**WHAT THE TASK REQUIRES**
For each line in the records, produce an exact copy.
»»
==> src/rtl/uart_tx_tick.sv <==
// uart_tx_tick: serial UART transmitter paced by a one-cycle bit-rate strobe.
// Accepts a word on a valid/ready handshake and sends start, data (LSB first),
// optional parity and stop bits, each lasting exactly one tick period.
// Ports:
//  clk   : system clock, rising edge
//  rst   : synchronous active-high reset
//  tick  : bit-rate enable strobe, one clk wide (never used as a clock)
//  data  : word to send, sampled when valid && ready
//  valid : upstream has a word
//  ready : block can accept a word (registered)
//  tx    : serial line, idle high (registered)
//  busy  : frame in progress, from acceptance until the last stop bit ends
module uart_tx_tick
    import uart_pkg::*;
#(
    parameter int DATA_WIDTH = 8,
    parameter int STOP_BITS  = 1,
    parameter int PARITY_EN  = 0,
    parameter int PARITY_ODD = 0
) (
    input  logic                  clk,
    input  logic                  rst,
    input  logic                  tick,
    input  logic [DATA_WIDTH-1:0] data,
    input  logic                  valid,
    output logic                  ready,
    output logic                  tx,
    output logic                  busy
);

    localparam int                CNT_W     = $clog2(DATA_WIDTH);
    localparam logic [CNT_W-1:0]  LAST_BIT  = CNT_W'(DATA_WIDTH - 1);
    localparam logic              LAST_STOP = (STOP_BITS == 2);

    if (DATA_WIDTH < 5 || DATA_WIDTH > 9) begin : g_bad_data_width
        $error("uart_tx_tick: DATA_WIDTH must be in 5..9");
    end
    if (STOP_BITS < 1 || STOP_BITS > 2) begin : g_bad_stop_bits
        $error("uart_tx_tick: STOP_BITS must be 1 or 2");
    end
    if (PARITY_EN < 0 || PARITY_EN > 1) begin : g_bad_parity_en
        $error("uart_tx_tick: PARITY_EN must be 0 or 1");
    end
    if (PARITY_ODD < 0 || PARITY_ODD > 1) begin : g_bad_parity_odd
        $error("uart_tx_tick: PARITY_ODD must be 0 or 1");
    end

    // Parity bit for a word: even parity, inverted when odd parity is selected.
    function automatic logic calc_parity(input logic [DATA_WIDTH-1:0] word);
        return (^word) ^ (PARITY_ODD != 0);
    endfunction

    uart_state_t           state_q,    state_d;
    logic [DATA_WIDTH-1:0] shift_q,    shift_d;
    logic                  par_q,      par_d;
    logic [CNT_W-1:0]      bit_cnt_q,  bit_cnt_d;
    logic                  stop_cnt_q, stop_cnt_d;
    logic                  tx_q,       tx_d;
    logic                  ready_q,    ready_d;
    logic                  busy_q,     busy_d;

    // Next-state and output computation for the frame FSM.
    always_comb begin
        state_d    = state_q;
        shift_d    = shift_q;
        par_d      = par_q;
        bit_cnt_d  = bit_cnt_q;
        stop_cnt_d = stop_cnt_q;
        tx_d       = tx_q;
        ready_d    = ready_q;
        busy_d     = busy_q;

        case (state_q)
            IDLE: begin
                // A tick here is deliberately ignored: the word waits in ARMED
                // for the next full tick so the start bit is never shortened.
                if (valid && ready_q) begin
                    state_d = ARMED;
                    shift_d = data;
                    par_d   = calc_parity(data);
                    ready_d = 1'b0;
                    busy_d  = 1'b1;
                end else begin
                    state_d = IDLE;
                end
            end
            ARMED: begin
                if (tick) begin
                    state_d = START;
                    tx_d    = 1'b0;
                end else begin
                    state_d = ARMED;
                end
            end
            START: begin
                // The shift register always presents the next data bit at bit 0.
                if (tick) begin
                    state_d   = DATA;
                    tx_d      = shift_q[0];
                    shift_d   = {1'b0, shift_q[DATA_WIDTH-1:1]};
                    bit_cnt_d = '0;
                end else begin
                    state_d = START;
                end
            end
            DATA: begin
                if (tick) begin
                    if (bit_cnt_q == LAST_BIT) begin
                        if (PARITY_EN != 0) begin
                            state_d = PARITY;
                            tx_d    = par_q;
                        end else begin
                            state_d    = STOP;
                            tx_d       = UART_IDLE_LEVEL;
                            stop_cnt_d = 1'b0;
                        end
                    end else begin
                        bit_cnt_d = bit_cnt_q + CNT_W'(1);
                        tx_d      = shift_q[0];
                        shift_d   = {1'b0, shift_q[DATA_WIDTH-1:1]};
                    end
                end else begin
                    state_d = DATA;
                end
            end
            PARITY: begin
                if (tick) begin
                    state_d    = STOP;
                    tx_d       = UART_IDLE_LEVEL;
                    stop_cnt_d = 1'b0;
                end else begin
                    state_d = PARITY;
                end
            end
            STOP: begin
                if (tick) begin
                    if (stop_cnt_q == LAST_STOP) begin
                        state_d = IDLE;
                        ready_d = 1'b1;
                        busy_d  = 1'b0;
                    end else begin
                        stop_cnt_d = 1'b1;
                    end
                end else begin
                    state_d = STOP;
                end
            end
            default: begin
                state_d = IDLE;
                tx_d    = UART_IDLE_LEVEL;
                ready_d = 1'b1;
                busy_d  = 1'b0;
            end
        endcase
    end

    // State, datapath and registered outputs with synchronous reset.
    always_ff @(posedge clk) begin
        if (rst) begin
            state_q    <= IDLE;
            shift_q    <= '0;
            par_q      <= 1'b0;
            bit_cnt_q  <= '0;
            stop_cnt_q <= 1'b0;
            tx_q       <= UART_IDLE_LEVEL;
            ready_q    <= 1'b1;
            busy_q     <= 1'b0;
        end else begin
            state_q    <= state_d;
            shift_q    <= shift_d;
            par_q      <= par_d;
            bit_cnt_q  <= bit_cnt_d;
            stop_cnt_q <= stop_cnt_d;
            tx_q       <= tx_d;
            ready_q    <= ready_d;
            busy_q     <= busy_d;
        end
    end

    assign tx    = tx_q;
    assign ready = ready_q;
    assign busy  = busy_q;

endmodule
««
**SOLUTION TO THE EXERCISE**
==> src/rtl/uart_tx_tick.sv <==
// uart_tx_tick: serial UART transmitter paced by a one-cycle bit-rate strobe.
// Accepts a word on a valid/ready handshake and sends start, data (LSB first),
// optional parity and stop bits, each lasting exactly one tick period.
// Ports:
//  clk   : system clock, rising edge
//  rst   : synchronous active-high reset
//  tick  : bit-rate enable strobe, one clk wide (never used as a clock)
//  data  : word to send, sampled when valid && ready
//  valid : upstream has a word
//  ready : block can accept a word (registered)
//  tx    : serial line, idle high (registered)
//  busy  : frame in progress, from acceptance until the last stop bit ends
module uart_tx_tick
    import uart_pkg::*;
#(
    parameter int DATA_WIDTH = 8,
    parameter int STOP_BITS  = 1,
    parameter int PARITY_EN  = 0,
    parameter int PARITY_ODD = 0
) (
    input  logic                  clk,
    input  logic                  rst,
    input  logic                  tick,
    input  logic [DATA_WIDTH-1:0] data,
    input  logic                  valid,
    output logic                  ready,
    output logic                  tx,
    output logic                  busy
);

    localparam int                CNT_W     = $clog2(DATA_WIDTH);
    localparam logic [CNT_W-1:0]  LAST_BIT  = CNT_W'(DATA_WIDTH - 1);
    localparam logic              LAST_STOP = (STOP_BITS == 2);

    if (DATA_WIDTH < 5 || DATA_WIDTH > 9) begin : g_bad_data_width
        $error("uart_tx_tick: DATA_WIDTH must be in 5..9");
    end
    if (STOP_BITS < 1 || STOP_BITS > 2) begin : g_bad_stop_bits
        $error("uart_tx_tick: STOP_BITS must be 1 or 2");
    end
    if (PARITY_EN < 0 || PARITY_EN > 1) begin : g_bad_parity_en
        $error("uart_tx_tick: PARITY_EN must be 0 or 1");
    end
    if (PARITY_ODD < 0 || PARITY_ODD > 1) begin : g_bad_parity_odd
        $error("uart_tx_tick: PARITY_ODD must be 0 or 1");
    end

    // Parity bit for a word: even parity, inverted when odd parity is selected.
    function automatic logic calc_parity(input logic [DATA_WIDTH-1:0] word);
        return (^word) ^ (PARITY_ODD != 0);
    endfunction

    uart_state_t           state_q,    state_d;
    logic [DATA_WIDTH-1:0] shift_q,    shift_d;
    logic                  par_q,      par_d;
    logic [CNT_W-1:0]      bit_cnt_q,  bit_cnt_d;
    logic                  stop_cnt_q, stop_cnt_d;
    logic                  tx_q,       tx_d;
    logic                  ready_q,    ready_d;
    logic                  busy_q,     busy_d;

    // Next-state and output computation for the frame FSM.
    always_comb begin
        state_d    = state_q;
        shift_d    = shift_q;
        par_d      = par_q;
        bit_cnt_d  = bit_cnt_q;
        stop_cnt_d = stop_cnt_q;
        tx_d       = tx_q;
        ready_d    = ready_q;
        busy_d     = busy_q;

        case (state_q)
            IDLE: begin
                // A tick here is deliberately ignored: the word waits in ARMED
                // for the next full tick so the start bit is never shortened.
                if (valid && ready_q) begin
                    state_d = ARMED;
                    shift_d = data;
                    par_d   = calc_parity(data);
                    ready_d = 1'b0;
                    busy_d  = 1'b1;
                end else begin
                    state_d = IDLE;
                end
            end
            ARMED: begin
                if (tick) begin
                    state_d = START;
                    tx_d    = 1'b0;
                end else begin
                    state_d = ARMED;
                end
            end
            START: begin
                // The shift register always presents the next data bit at bit 0.
                if (tick) begin
                    state_d   = DATA;
                    tx_d      = shift_q[0];
                    shift_d   = {1'b0, shift_q[DATA_WIDTH-1:1]};
                    bit_cnt_d = '0;
                end else begin
                    state_d = START;
                end
            end
            DATA: begin
                if (tick) begin
                    if (bit_cnt_q == LAST_BIT) begin
                        if (PARITY_EN != 0) begin
                            state_d = PARITY;
                            tx_d    = par_q;
                        end else begin
                            state_d    = STOP;
                            tx_d       = UART_IDLE_LEVEL;
                            stop_cnt_d = 1'b0;
                        end
                    end else begin
                        bit_cnt_d = bit_cnt_q + CNT_W'(1);
                        tx_d      = shift_q[0];
                        shift_d   = {1'b0, shift_q[DATA_WIDTH-1:1]};
                    end
                end else begin
                    state_d = DATA;
                end
            end
            PARITY: begin
                if (tick) begin
                    state_d    = STOP;
                    tx_d       = UART_IDLE_LEVEL;
                    stop_cnt_d = 1'b0;
                end else begin
                    state_d = PARITY;
                end
            end
            STOP: begin
                if (tick) begin
                    if (stop_cnt_q == LAST_STOP) begin
                        state_d = IDLE;
                        ready_d = 1'b1;
                        busy_d  = 1'b0;
                    end else begin
                        stop_cnt_d = 1'b1;
                    end
                end else begin
                    state_d = STOP;
                end
            end
            default: begin
                state_d = IDLE;
                tx_d    = UART_IDLE_LEVEL;
                ready_d = 1'b1;
                busy_d  = 1'b0;
            end
        endcase
    end

    // State, datapath and registered outputs with synchronous reset.
    always_ff @(posedge clk) begin
        if (rst) begin
            state_q    <= IDLE;
            shift_q    <= '0;
            par_q      <= 1'b0;
            bit_cnt_q  <= '0;
            stop_cnt_q <= 1'b0;
            tx_q       <= UART_IDLE_LEVEL;
            ready_q    <= 1'b1;
            busy_q     <= 1'b0;
        end else begin
            state_q    <= state_d;
            shift_q    <= shift_d;
            par_q      <= par_d;
            bit_cnt_q  <= bit_cnt_d;
            stop_cnt_q <= stop_cnt_d;
            tx_q       <= tx_d;
            ready_q    <= ready_d;
            busy_q     <= busy_d;
        end
    end

    assign tx    = tx_q;
    assign ready = ready_q;
    assign busy  = busy_q;

endmodule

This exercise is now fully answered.